### EXERCISE
Begin at the top of the following data. Copy each line exactly until you have copied the line containing "export CTS_BUF_LIST = sky130_fd_sc_hd__clkbuf_4".

Start of EXTRACTED INFORMATION

==> config.mk <==
export PLATFORM = sky130hd
export DESIGN_NAME = uart_bus_ctrl_flat
export DESIGN_NICKNAME = d
export VERILOG_FILES = /design/src/rtl/uart_bus_ctrl_if.sv /design/src/rtl/uart_bus_ctrl.sv /design/src/flat_wrapper.sv
export SDC_FILE = /design/constraint.sdc
export NUM_CORES = 1
export LEC_CHECK = 0
export BUFFER_PORTS_ARGS = -buffer_cell sky130_fd_sc_hd__buf_2
export CORE_UTILIZATION = 39
export CTS_BUF_LIST = sky130_fd_sc_hd__clkbuf_4 sky130_fd_sc_hd__clkbuf_8 sky130_fd_sc_hd__clkbuf_16
export CTS_CLUSTER_DIAMETER = 80
export DETAILED_ROUTE_END_ITERATION = 6
export PLACE_DENSITY_LB_ADDON = 0.05
export SKIP_LAST_GASP = 1
export SLEW_MARGIN = 20
export SYNTH_ARGS = -nofsm -noshare
export SYNTH_HDL_FRONTEND = slang
export SYNTH_SLANG_ARGS = --single-unit
export TNS_END_PERCENT = 1
==> constraint.sdc <==
create_clock -name clk -period 3.8 [get_ports clk]
set_clock_uncertainty 0.05 [all_clocks]
set_input_delay 0 -clock clk [delete_from_list [all_inputs] [get_ports clk]]
set_output_delay 0 -clock clk [all_outputs]
set_load 0.005 [all_outputs]
==> src/rtl/uart_bus_ctrl_if.sv <==
// Signal bundle between uart_bus_ctrl, the UART register port, TX requesters and the RX consumer.
// master = controller view, slave = environment (UART, requesters, consumer) view.
interface uart_bus_ctrl_if;
    logic       u_cs;
    logic       u_rnw;
    logic       u_a0;
    logic [7:0] u_din;
    logic [7:0] u_dout;
    logic       req0_valid;
    logic       req1_valid;
    logic [7:0] req0_data;
    logic [7:0] req1_data;
    logic       req0_ready;
    logic       req1_ready;
    logic       rx_valid;
    logic [7:0] rx_data;
    logic       rx_ready;
    logic       grant;

    modport master (
        output u_cs, u_rnw, u_a0, u_din,
        input  u_dout,
        input  req0_valid, req1_valid, req0_data, req1_data,
        output req0_ready, req1_ready,
        output rx_valid, rx_data,
        input  rx_ready,
        output grant
    );

    modport slave (
        input  u_cs, u_rnw, u_a0, u_din,
        output u_dout,
        output req0_valid, req1_valid, req0_data, req1_data,
        input  req0_ready, req1_ready,
        input  rx_valid, rx_data,
        output rx_ready,
        input  grant
    );
endinterface

==> src/rtl/uart_bus_ctrl.sv <==
// Polls a UART status register, drains RX bytes to a valid/ready consumer and round-robins two TX requesters.
// One UART access per POLL; RX stalls in the UART while rx_valid is held, TX waits for tx_busy=0.
module uart_bus_ctrl #(
    parameter bit RX_FIRST = 1'b1
) (
    input  logic           clk,
    input  logic           reset,
    uart_bus_ctrl_if.master bus
);

    typedef enum logic [1:0] {IDLE, POLL, RXRD, TXWR} state_t;

    state_t     state;
    logic       rx_valid_q;
    logic [7:0] rx_data_q;
    logic       grant_q;
    logic       rxok;
    logic       txok;

    always_comb begin
        rxok = bus.u_dout[0] && !rx_valid_q;
        txok = !bus.u_dout[1] && (bus.req0_valid || bus.req1_valid);
    end

    always_ff @(posedge clk) begin
        if (reset) begin
            state      <= IDLE;
            rx_valid_q <= 1'b0;
            rx_data_q  <= 8'h00;
            grant_q    <= 1'b1;
        end else begin
            if (rx_valid_q && bus.rx_ready)
                rx_valid_q <= 1'b0;
            case (state)
                IDLE: state <= POLL;
                POLL: begin
                    if (rxok && (RX_FIRST || !txok)) begin
                        state <= RXRD;
                    end else if (txok) begin
                        state <= TXWR;
                        // Contention alternates away from the last winner.
                        if (bus.req0_valid && bus.req1_valid)
                            grant_q <= ~grant_q;
                        else
                            grant_q <= bus.req1_valid;
                    end
                end
                RXRD: begin
                    rx_data_q  <= bus.u_dout;
                    rx_valid_q <= 1'b1;
                    state      <= POLL;
                end
                TXWR:    state <= POLL;
                default: state <= IDLE;
            endcase
        end
    end

    // Reset masks the decode so an access in flight is abandoned immediately.
    always_comb begin
        bus.u_cs       = 1'b0;
        bus.u_rnw      = 1'b1;
        bus.u_a0       = 1'b0;
        bus.u_din      = 8'h00;
        bus.req0_ready = 1'b0;
        bus.req1_ready = 1'b0;
        if (!reset) begin
            case (state)
                POLL: bus.u_cs = 1'b1;
                RXRD: begin
                    bus.u_cs = 1'b1;
                    bus.u_a0 = 1'b1;
                end
                TXWR: begin
                    bus.u_cs       = 1'b1;
                    bus.u_rnw      = 1'b0;
                    bus.u_a0       = 1'b1;
                    bus.u_din      = grant_q ? bus.req1_data : bus.req0_data;
                    bus.req0_ready = !grant_q;
                    bus.req1_ready = grant_q;
                end
                default: ;
            endcase
        end
    end

    assign bus.rx_valid = rx_valid_q;
    assign bus.rx_data  = rx_data_q;
    assign bus.grant    = grant_q;

endmodule

==> src/flat_wrapper.sv <==
// flat-port wrapper written by rule: the top's interface ports become plain ports
module uart_bus_ctrl_flat 
#(
    parameter bit RX_FIRST = 1'b1
)
  (clk, reset, bus_u_cs, bus_u_rnw, bus_u_a0, bus_u_din, bus_u_dout, bus_req0_valid, bus_req1_valid, bus_req0_data, bus_req1_data, bus_req0_ready, bus_req1_ready, bus_rx_valid, bus_rx_data, bus_rx_ready, bus_grant);
  uart_bus_ctrl_if bus_i ();
  input  logic clk;
  input  logic reset;
  output wire logic [$bits(bus_i.u_cs)-1:0] bus_u_cs;
  output wire logic [$bits(bus_i.u_rnw)-1:0] bus_u_rnw;
  output wire logic [$bits(bus_i.u_a0)-1:0] bus_u_a0;
  output wire logic [$bits(bus_i.u_din)-1:0] bus_u_din;
  input wire logic [$bits(bus_i.u_dout)-1:0] bus_u_dout;
  input wire logic [$bits(bus_i.req0_valid)-1:0] bus_req0_valid;
  input wire logic [$bits(bus_i.req1_valid)-1:0] bus_req1_valid;
  input wire logic [$bits(bus_i.req0_data)-1:0] bus_req0_data;
  input wire logic [$bits(bus_i.req1_data)-1:0] bus_req1_data;
  output wire logic [$bits(bus_i.req0_ready)-1:0] bus_req0_ready;
  output wire logic [$bits(bus_i.req1_ready)-1:0] bus_req1_ready;
  output wire logic [$bits(bus_i.rx_valid)-1:0] bus_rx_valid;
  output wire logic [$bits(bus_i.rx_data)-1:0] bus_rx_data;
  input wire logic [$bits(bus_i.rx_ready)-1:0] bus_rx_ready;
  output wire logic [$bits(bus_i.grant)-1:0] bus_grant;
  assign bus_u_cs = bus_i.u_cs;
  assign bus_u_rnw = bus_i.u_rnw;
  assign bus_u_a0 = bus_i.u_a0;
  assign bus_u_din = bus_i.u_din;
  assign bus_i.u_dout = bus_u_dout;
  assign bus_i.req0_valid = bus_req0_valid;
  assign bus_i.req1_valid = bus_req1_valid;
  assign bus_i.req0_data = bus_req0_data;
  assign bus_i.req1_data = bus_req1_data;
  assign bus_req0_ready = bus_i.req0_ready;
  assign bus_req1_ready = bus_i.req1_ready;
  assign bus_rx_valid = bus_i.rx_valid;
  assign bus_rx_data = bus_i.rx_data;
  assign bus_i.rx_ready = bus_rx_ready;
  assign bus_grant = bus_i.grant;
  uart_bus_ctrl #(.RX_FIRST(RX_FIRST)) u_core (.clk(clk), .reset(reset), .bus(bus_i));
endmodule
==> run summary <==
Worst-Margin Slew = 0.566 ns
FF+latch area = 240 um2
Initial antenna violation count = 0
Mapped Avg Cell Area = 7.59 um2
Startpoint Class = flop
Clock Pin Slew Worst Setup and Hold Paths = 0.07 ns
Commonest non-fill, non-tap cell in the layout = buf_2
Diode count = 0
Post-synth top area cell = dfxtp_1
Starting Density = 0.438
Worst IR Drop VDD = 0.286 mV
Layout area overhead = 64.9%
Max Freq = 0.677 GHz
Synth Area in XOR/XNOR = 0
Final setup viols = 0
Worst min path class = in -> reg
Total CTS buffers = 3
Register area share after synthesis = 0.406
End of the worst register-to-register path = u_core.bus.grant
Slew margin rel. = 0.622
Synthesized instance count = 78
Maxcap violations = 0
FF-to-FF Start = u_core.bus.grant
Clock Latency Late Sink = 0.27 ns
Max H-tree Level = 1
Crit Path Class = reg -> reg
Via/cell ratio = 4.71
Root Driver = clkbuf_4
Detailed-route DRC error count = 0
Status = finished clean
WL per Instance = 10.4 um
Post-synthesis adder-cell area fraction = 0
Largest family of logic cells by synthesized area = simple AND/OR/NAND/NOR gates
Post-synth top area share = 0.406
Worst EP arrival = 1.59 ns
Share of cells above drive strength 1 = 0.399
Die Span X = 41.0 um
Yosys cell types = 17
Post-route ant nets = 0
Crit path max-delay family = flip-flops
Compound-gate portion of the synthesized area = 0.114
Final period util = 0.389
Hpwl dp = 1130 um
Clock Path Buffers = 2
Area of the multi-input gates = 332 um2
Number of gates resized after cts = 0
Top Ports = 52
Post-synthesis mux area share = 0.135
Max-slew violations = 0
Crit Path Max Fanout = 13
R2R depth = 3
Die Footprint = 1680 um2
RSZ-0062 raised after global routing = false
Synthesis Warnings = 0
Tot Pwr = 0.000285 W
Final net count = 168
Cell chain of the critical path = nand3b_1 -> or4_1 -> o31a_1
Leakage Power = 0.538 nW
Cell Pwr Density = 292 nW/um2
R2R Setup Slk = 2.32 ns
Vias in the first global route = 499
Pin count of the biggest net entering global routing = 16
Crit path to = u_core.bus.grant
Pre-Repair DR Iteration Count = 2
Core Box Area = 1350 um2
Worst Path Required = 3.91 ns
Iter 0 DRT Violations = 8
Fill cell total of the finished layout = 121
Slowest CP cell = dfxtp_1
CP Depth = 3
Worst Path Buf+Inv = 0
TritonCTS sink count = 12
Final setup TNS = 0 ns
Global route overflow = 0
First-pass GRT wire length = 2000 um
Placer Congestion = 0.646
Hold Buf Count CTS = 9
Most frequent cells in the layout = buf_2, nand2_1, nor2_1
Die Ht = 41.0 um
Setup bufs post-CTS = 0
Routed wire length = 1600 um
# rows = 13
DR vias = 721
Post-synth net total = 107
Setup crit end kind = flop
Total global-route track usage = 0.189
Minimum clock period = 1.48 ns
Synthesized area = 592 um2
Max incr delay on CP = 0.68 ns
Crit path from = u_core.bus.grant
Simple-gate portion of the synthesized area = 0.311
Final hold vios = 0
Count of input and output buffers = 51
Seq cells post-synth = 12
CTS tree = built
Synth top area cells = dfxtp_1, mux2i_1, nand2_1
==> worst register-to-register path: cells and delay by family, from the launching register on <==
kind / cells / cell delay [ns]
AO/OA/AOI/OAI: 1 / 0.12
flip-flops: 1 / 0.68
AND/OR/NAND/NOR: 2 / 0.53
==> metal layers <==
metal | GRT usage | vias up | share of wire
met3 | 0.0815 | 2 | 0.066
met4 | 0.0500 | 0 | 0.0044
li1 | - | 380 | -
met5 | 0 | - | 0
met1 | 0.211 | 312 | 0.44
met2 | 0.324 | 27 | 0.49
==> power by group <==
part	internal, W	switching, W
clock network	0.0000582	0.0000417
logic	0.0000294	0.0000199
registers	0.000130	0.00000508
==> cell families (layout without fill, tap and decap cells) <==
group | after synthesis | count (layout)
AND/OR/NAND/NOR | 41 | 41
multiplexers | 8 | 8
flip-flops | 12 | 12
buffers and inverters | 5 | 65
AO/OA/AOI/OAI | 12 | 12
==> cell usage after synthesis <==
library cell and count:
o31a_1 1, inv_1 1, nor4b_1 1, dfxtp_1 12, and3_1 1, nor2_1 14, nand2_1 17, clkbuf_1 3
a21oi_1 9, nand2b_1 3, mux2i_1 8, nor2b_1 3, o21a_1 1, a31oi_1 1, buf_2 1, nand3b_1 1
or4_1 1
==> registers in the layout (all words and copies together) (netlist names) <==
signal,flops
u_core.bus.rx_valid,1
u_core.state,2
u_core.bus.grant,1
u_core.bus.rx_data,8
==> how the worst min path moves through the flow <==
stage	startpoint	to	slack (ns)	cells past startpoint
after global routing	bus_req0_valid	u_core.state[1]	0.03	4
after floorplan	reset	bus_u_a0	-0.008	1
after detailed placement	bus_u_dout[7]	u_core.bus.rx_data[7]	0.20	3
final	bus_req1_valid	u_core.state[1]	0.02	4
after CTS	bus_req1_valid	u_core.state[1]	0.01	4
after global placement	bus_u_dout[5]	u_core.bus.rx_data[5]	0.19	3
==> final cells by class <==
| cell class | instances | area share |
|---|---|---|
| flip-flops and latches | 12 | 0.246 |
| repair buffers | 60 | 0.354 |
| clock buffers | 4 | 0.0372 |
| multi-input cells | 61 | 0.340 |
| inverters | 1 | 0.00385 |
| well taps | 15 | 0.0192 |
==> through the flow <==
stage / hold WS (ns) / setup WS [ns] / utilization / instance area (um2) / instances
2_1_floorplan: -0.00772 / 2.60 / - / 592 / 78
3_3_place_gp: 0.188 / 2.36 / 0.629 / 850 / 140
3_5_place_dp: 0.198 / 2.35 / 0.629 / 850 / 140
4_1_cts: 0.0135 / 2.33 / 0.723 / 976 / 153
5_1_grt: 0.0277 / 2.18 / 0.723 / 976 / 153
6_report: 0.0207 / 2.32 / 0.723 / 976 / 153
Note: power is estimated with default switching activity, not from simulation.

End of EXTRACTED INFORMATION

### EXERCISE RESULT
==> config.mk <==
export PLATFORM = sky130hd
export DESIGN_NAME = uart_bus_ctrl_flat
export DESIGN_NICKNAME = d
export VERILOG_FILES = /design/src/rtl/uart_bus_ctrl_if.sv /design/src/rtl/uart_bus_ctrl.sv /design/src/flat_wrapper.sv
export SDC_FILE = /design/constraint.sdc
export NUM_CORES = 1
export LEC_CHECK = 0
export BUFFER_PORTS_ARGS = -buffer_cell sky130_fd_sc_hd__buf_2
export CORE_UTILIZATION = 39
export CTS_BUF_LIST = sky130_fd_sc_hd__clkbuf_4 sky130_fd_sc_hd__clkbuf_8 sky130_fd_sc_hd__clkbuf_16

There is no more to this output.